File: config.mk
export PLATFORM = sky130hd
export DESIGN_NAME = sample_fifo_wm
export DESIGN_NICKNAME = d
export VERILOG_FILES = /design/src/rtl/sff_pkg.sv /design/src/rtl/sff_store.sv /design/src/rtl/sff_flags.sv /design/src/rtl/sample_fifo_wm.sv
export SDC_FILE = /design/constraint.sdc
export NUM_CORES = 1
export LEC_CHECK = 0
export CORE_ASPECT_RATIO = 1.1
export CORE_UTILIZATION = 55
export CTS_BUF_LIST = sky130_fd_sc_hd__clkbuf_2
export CTS_CLUSTER_DIAMETER = 50
export DETAILED_ROUTE_END_ITERATION = 12
export HOLD_SLACK_MARGIN = 0.15
export PLACE_DENSITY = 0.7
export SYNTH_ARGS = -nofsm -noshare
export SYNTH_HDL_FRONTEND = slang
export SYNTH_SLANG_ARGS = --single-unit
File: constraint.sdc
create_clock -name clk -period 8.1 [get_ports clk]
set_input_delay 2.43 -clock clk [delete_from_list [all_inputs] [get_ports clk]]
set_output_delay 2.43 -clock clk [all_outputs]
set_load 0.01 [all_outputs]
### src/rtl/drbd_pkg.sv
package drbd_pkg;

  typedef enum logic [1:0] {
    ECC_OFF    = 2'd0,
    ECC_SECDED = 2'd1,
    ECC_SYM4   = 2'd2
  } ecc_e;

  localparam int MODE_GRAN_BIT = 18;
  localparam int MODE_INT_LO   = 20;
  localparam int MODE_INT_HI   = 21;
  localparam int MODE_DUAL_BIT = 22;
  localparam int BASE_SHIFT    = 13;

  // cumulative page count for a boundary value
  function automatic logic [31:0] pages_of(input logic [15:0] bnd, input logic gran);
    logic [4:0] sh;
    sh = 5'(BASE_SHIFT) + {4'd0, gran};
    return {16'd0, bnd} << sh;
  endfunction

  // correction scheme of a row
  function automatic ecc_e ecc_of(input logic pop, input logic integ_on,
                                  input logic dual, input logic x4);
    if (!pop || !integ_on) return ECC_OFF;
    if (dual && x4)        return ECC_SYM4;
    return ECC_SECDED;
  endfunction

endpackage

### src/rtl/drbd_regs.sv
module drbd_regs #(
  parameter int NUM_ROWS = 8,
  parameter int BOUND_W  = 8,
  parameter int ADDR_W   = 4,
  parameter int DATA_W   = 32
) (
  input  logic                              clk,
  input  logic                              rst_n,
  input  logic                              wr_en,
  input  logic [ADDR_W-1:0]                 wr_addr,
  input  logic [DATA_W-1:0]                 wr_data,
  output logic [NUM_ROWS-1:0][BOUND_W-1:0]  bound_q,
  output logic [4*NUM_ROWS-1:0]             attr_q,
  output logic [DATA_W-1:0]                 mode_q
);
  localparam int ATTR_ADDR = NUM_ROWS;
  localparam int MODE_ADDR = NUM_ROWS + 1;
  localparam int ATTR_W    = 4 * NUM_ROWS;

  logic wr_attr, wr_mode;
  assign wr_attr = wr_en && (int'(wr_addr) == ATTR_ADDR);
  assign wr_mode = wr_en && (int'(wr_addr) == MODE_ADDR);

  for (genvar i = 0; i < NUM_ROWS; i++) begin : g_bound
    logic wr_row;
    assign wr_row = wr_en && (int'(wr_addr) == i);
    always_ff @(posedge clk or negedge rst_n) begin
      if (!rst_n)      bound_q[i] <= '0;
      else if (wr_row) bound_q[i] <= wr_data[BOUND_W-1:0];
    end
  end

  always_ff @(posedge clk or negedge rst_n) begin
    if (!rst_n) begin
      attr_q <= '0;
      mode_q <= '0;
    end else begin
      if (wr_attr) attr_q <= wr_data[ATTR_W-1:0];
      if (wr_mode) mode_q <= wr_data;
    end
  end


  bound_hold_chk: assert property (@(posedge clk) disable iff (!rst_n)
    !wr_en |=> $stable(bound_q) && $stable(attr_q) && $stable(mode_q));

endmodule
<file path="config.mk">
export PLATFORM = sky130hd
export DESIGN_NAME = startup_ipi_seq
export DESIGN_NICKNAME = d
export VERILOG_FILES = /design/src/rtl/startup_ipi_pkg.sv /design/src/rtl/sipi_mode_decode.sv /design/src/rtl/sipi_seq_fsm.sv /design/src/rtl/sipi_ctx_regs.sv /design/src/rtl/startup_ipi_seq.sv
export SDC_FILE = /design/constraint.sdc
export NUM_CORES = 1
export LEC_CHECK = 0
export BUFFER_PORTS_ARGS = -buffer_cell sky130_fd_sc_hd__buf_4
export CAP_MARGIN = 20
export CORE_AREA = 4 4 59 61
export DETAILED_ROUTE_END_ITERATION = 10
export DIE_AREA = 0 0 63 65
export PLACE_DENSITY_LB_ADDON = 0.3
export SYNTH_ARGS = -nofsm -noshare
export SYNTH_HDL_FRONTEND = slang
export SYNTH_SLANG_ARGS = --single-unit
</file>
<file path="constraint.sdc">
create_clock -name clk -period 1.74 [get_ports clk]
set_input_delay 0.087 -clock clk [delete_from_list [all_inputs] [get_ports clk]]
set_output_delay 0.087 -clock clk [all_outputs]
set_load 0.05 [all_outputs]
</file>
--- config.mk ---
export PLATFORM = sky130hd
export DESIGN_NAME = reconf_tile
export DESIGN_NICKNAME = d
export VERILOG_FILES = /design/src/rtl/reconf_tile.sv
export SDC_FILE = /design/constraint.sdc
export NUM_CORES = 1
export LEC_CHECK = 0
export ABC_CLOCK_PERIOD_IN_PS = 5800
export BUFFER_PORTS_ARGS = -buffer_cell sky130_fd_sc_hd__buf_4
export CAP_MARGIN = 20
export CORE_MARGIN = 4
export CORE_UTILIZATION = 68
export DETAILED_ROUTE_END_ITERATION = 12
export PLACE_DENSITY = 0.89
export SLEW_MARGIN = 20
export SYNTH_ARGS = -nofsm -noshare
export SYNTH_HDL_FRONTEND = slang
export SYNTH_SLANG_ARGS = --single-unit
--- constraint.sdc ---
create_clock -name clk -period 5.8 [get_ports clk]
set_clock_uncertainty 0.2 [all_clocks]
set_input_delay 0.58 -clock clk [delete_from_list [all_inputs] [get_ports clk]]
set_output_delay 0.58 -clock clk [all_outputs]
set_load 0.02 [all_outputs]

━━━━━━━━━━━━━━━━━━━━━━━━━━━━━━

● **What to work on**:
Return exactly the lines in the records above, beginning with the one that holds "export PLACE_DENSITY = 0.89" and ending with the last.

● **Exercise answer**:
export PLACE_DENSITY = 0.89
export SLEW_MARGIN = 20
export SYNTH_ARGS = -nofsm -noshare
export SYNTH_HDL_FRONTEND = slang
export SYNTH_SLANG_ARGS = --single-unit
--- constraint.sdc ---
create_clock -name clk -period 5.8 [get_ports clk]
set_clock_uncertainty 0.2 [all_clocks]
set_input_delay 0.58 -clock clk [delete_from_list [all_inputs] [get_ports clk]]
set_output_delay 0.58 -clock clk [all_outputs]
set_load 0.02 [all_outputs]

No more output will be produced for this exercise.